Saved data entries
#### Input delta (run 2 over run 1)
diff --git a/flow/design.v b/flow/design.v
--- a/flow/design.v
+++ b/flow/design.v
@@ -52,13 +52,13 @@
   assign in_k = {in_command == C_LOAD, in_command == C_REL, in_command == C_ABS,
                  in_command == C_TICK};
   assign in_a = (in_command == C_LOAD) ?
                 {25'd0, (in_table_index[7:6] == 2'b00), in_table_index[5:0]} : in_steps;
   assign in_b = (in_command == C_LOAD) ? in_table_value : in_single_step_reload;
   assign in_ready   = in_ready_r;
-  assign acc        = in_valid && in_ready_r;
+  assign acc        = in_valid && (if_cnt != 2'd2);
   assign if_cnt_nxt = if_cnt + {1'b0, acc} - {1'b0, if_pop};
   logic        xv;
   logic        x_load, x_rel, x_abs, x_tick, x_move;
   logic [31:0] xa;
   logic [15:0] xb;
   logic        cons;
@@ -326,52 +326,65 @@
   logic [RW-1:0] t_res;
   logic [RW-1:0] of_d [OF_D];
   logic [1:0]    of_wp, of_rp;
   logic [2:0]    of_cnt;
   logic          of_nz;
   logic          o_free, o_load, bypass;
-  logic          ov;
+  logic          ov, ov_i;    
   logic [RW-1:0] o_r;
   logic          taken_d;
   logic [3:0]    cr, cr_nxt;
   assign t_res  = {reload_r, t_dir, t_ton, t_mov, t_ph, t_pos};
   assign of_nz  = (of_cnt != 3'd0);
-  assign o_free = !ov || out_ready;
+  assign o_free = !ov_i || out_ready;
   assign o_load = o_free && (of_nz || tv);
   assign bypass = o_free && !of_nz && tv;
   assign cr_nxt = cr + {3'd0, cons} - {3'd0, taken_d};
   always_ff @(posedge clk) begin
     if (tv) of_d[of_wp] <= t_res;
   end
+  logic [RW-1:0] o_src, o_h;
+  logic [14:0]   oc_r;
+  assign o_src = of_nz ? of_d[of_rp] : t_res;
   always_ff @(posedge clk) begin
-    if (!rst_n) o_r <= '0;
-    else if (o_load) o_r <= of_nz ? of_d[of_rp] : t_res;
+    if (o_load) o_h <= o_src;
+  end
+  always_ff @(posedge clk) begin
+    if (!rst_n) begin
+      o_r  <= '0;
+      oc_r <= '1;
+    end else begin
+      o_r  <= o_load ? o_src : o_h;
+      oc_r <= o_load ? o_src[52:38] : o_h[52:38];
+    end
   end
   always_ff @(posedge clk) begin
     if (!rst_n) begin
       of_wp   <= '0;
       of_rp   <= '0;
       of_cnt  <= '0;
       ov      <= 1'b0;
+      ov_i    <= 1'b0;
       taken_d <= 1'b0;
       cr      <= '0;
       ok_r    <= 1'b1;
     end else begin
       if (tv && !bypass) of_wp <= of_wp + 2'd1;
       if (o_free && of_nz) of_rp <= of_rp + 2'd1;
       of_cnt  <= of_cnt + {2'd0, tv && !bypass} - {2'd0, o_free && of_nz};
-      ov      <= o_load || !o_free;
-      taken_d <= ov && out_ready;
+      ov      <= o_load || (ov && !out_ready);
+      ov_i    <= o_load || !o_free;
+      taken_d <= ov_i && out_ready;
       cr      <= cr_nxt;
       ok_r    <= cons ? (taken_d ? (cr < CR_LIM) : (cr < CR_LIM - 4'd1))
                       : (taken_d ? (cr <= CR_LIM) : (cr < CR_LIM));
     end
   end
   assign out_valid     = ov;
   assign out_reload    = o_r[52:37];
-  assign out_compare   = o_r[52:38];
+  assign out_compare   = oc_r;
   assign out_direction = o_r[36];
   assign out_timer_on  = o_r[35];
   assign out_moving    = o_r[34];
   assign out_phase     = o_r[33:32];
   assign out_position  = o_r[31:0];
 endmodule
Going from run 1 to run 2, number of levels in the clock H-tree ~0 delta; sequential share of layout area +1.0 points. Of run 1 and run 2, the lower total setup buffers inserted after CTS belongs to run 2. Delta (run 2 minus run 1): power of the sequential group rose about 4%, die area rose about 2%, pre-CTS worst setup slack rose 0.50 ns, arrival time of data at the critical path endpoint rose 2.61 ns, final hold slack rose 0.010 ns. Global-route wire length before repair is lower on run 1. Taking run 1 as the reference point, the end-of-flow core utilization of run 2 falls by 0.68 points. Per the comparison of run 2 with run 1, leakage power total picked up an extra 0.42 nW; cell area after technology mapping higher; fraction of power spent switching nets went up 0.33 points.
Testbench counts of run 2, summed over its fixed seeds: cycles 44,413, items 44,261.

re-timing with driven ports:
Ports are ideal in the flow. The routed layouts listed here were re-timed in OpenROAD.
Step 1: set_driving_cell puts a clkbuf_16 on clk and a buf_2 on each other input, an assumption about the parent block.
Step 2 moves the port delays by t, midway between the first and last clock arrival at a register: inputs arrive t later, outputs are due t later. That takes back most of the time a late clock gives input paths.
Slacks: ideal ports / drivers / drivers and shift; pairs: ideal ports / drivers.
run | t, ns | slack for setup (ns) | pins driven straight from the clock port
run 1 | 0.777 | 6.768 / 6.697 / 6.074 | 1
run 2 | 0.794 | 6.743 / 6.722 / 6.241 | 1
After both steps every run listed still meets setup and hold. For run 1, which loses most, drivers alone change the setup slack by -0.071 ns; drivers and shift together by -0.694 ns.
Source: an optimization exercise on an open RTL-to-GDS flow (aim: a short achievable clock period and few clock cycles). Production flows keep margins and buffers that such runs may drop. In this exercise RTL edits were held to simulation tests only and were not proved equivalent to the original. Power is estimated from default activity; no workload was simulated.

==> design/flow/design.v <==
package cpu_pkg;
    localparam int WORD_W    = 16;
    localparam int REG_COUNT = 16;
    localparam int REG_IDX_W = $clog2(REG_COUNT);
    localparam int IADDR_W   = 11;   
    localparam int DADDR_W   = 11;   
    localparam int IMM_W     = 5;
    typedef logic signed [WORD_W-1:0] word_t;
    typedef logic [REG_IDX_W-1:0]     reg_idx_t;
    typedef logic [IADDR_W-1:0]       iaddr_t;
    typedef logic [DADDR_W-1:0]       daddr_t;
    localparam int OP_MSB   = 15;
    localparam int OP_LSB   = 13;
    localparam int RS_MSB   = 12;
    localparam int RS_LSB   = 9;
    localparam int RT_MSB   = 8;
    localparam int RT_LSB   = 5;
    localparam int RD_MSB   = 4;
    localparam int RD_LSB   = 1;
    localparam int IMM_MSB  = 4;
    localparam int IMM_LSB  = 0;
    localparam int JT_MSB   = 11;
    localparam int JT_LSB   = 1;
    localparam int FUNC_BIT = 0;     
    typedef enum logic [2:0] {
        OP_ADDSUB = 3'b000,
        OP_SLTMUL = 3'b001,
        OP_LW     = 3'b010,
        OP_SW     = 3'b011,
        OP_BEQ    = 3'b100,
        OP_J      = 3'b101
    } opcode_e;
    typedef enum logic [1:0] {
        ALU_ADD,
        ALU_SUB,
        ALU_SLT,
        ALU_MUL
    } alu_op_e;
    typedef enum logic [2:0] {
        S_FETCH,
        S_IWAIT,
        S_DECODE,
        S_EXECUTE,
        S_MUL_WAIT,
        S_MEM,
        S_MWAIT,
        S_WRITEBACK
    } cpu_state_e;
endpackage
Background: an optimization exercise with open tools, aiming at small area, a short achievable clock period and few clock cycles. Do not read the settings as production practice. The RTL was checked by simulation tests, not by an equivalence proof against the original design. No activity file was given, so power comes from the tool's default toggle rates.

Setup of trial 17:
==> flow/design.v (excerpt) <==
module hashCpu (
    input  wire logic                          clk,
    input  wire logic                          reset,
    input  wire logic                          instrReq,
    input  wire logic [31:0]                   instr,     
    output logic                               instrAck,
    output logic [hashCpuPkg::DATA_W-1:0]      result
);
Size: roughly 3900 cells after synthesis, about 68 I/O pins, ~56000 µm² of cells after synthesis.
==> module rdSel32, before the edit <==
module rdSel32 (
    input  wire logic [hashCpuPkg::NUM_REGS-1:0] data,
    input  wire logic [hashCpuPkg::NUM_REGS-1:0] sel,
    output logic                                 outN
);
    logic [10:0] grpN;
    for (genvar g = 0; g < 10; g++) begin : g_grp
        aoi222 u_aoi (
            .a0(data[3*g+1]), .s0(sel[3*g+1]),
            .a1(data[3*g+2]), .s1(sel[3*g+2]),
            .a2(data[3*g+3]), .s2(sel[3*g+3]),
            .y (grpN[g])
        );
    end
    assign grpN[10] = ~(data[31] & sel[31]);
    logic [2:0] part;
    nand4g u_part0 (.a(grpN[0]), .b(grpN[1]), .c(grpN[2]),  .d(grpN[3]), .y(part[0]));
    nand4g u_part1 (.a(grpN[4]), .b(grpN[5]), .c(grpN[6]),  .d(grpN[7]), .y(part[1]));
    nand3g u_part2 (.a(grpN[8]), .b(grpN[9]), .c(grpN[10]), .y(part[2]));
    nor3g  u_out   (.a(part[0]), .b(part[1]), .c(part[2]),  .y(outN));
endmodule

Task objective:
Verbatim output is expected for the lines from the start of the data to the line in which "assign in_a = (in_command == C_LOAD) ?" appears, both included.

Task output:
#### Input delta (run 2 over run 1)
diff --git a/flow/design.v b/flow/design.v
--- a/flow/design.v
+++ b/flow/design.v
@@ -52,13 +52,13 @@
   assign in_k = {in_command == C_LOAD, in_command == C_REL, in_command == C_ABS,
                  in_command == C_TICK};
   assign in_a = (in_command == C_LOAD) ?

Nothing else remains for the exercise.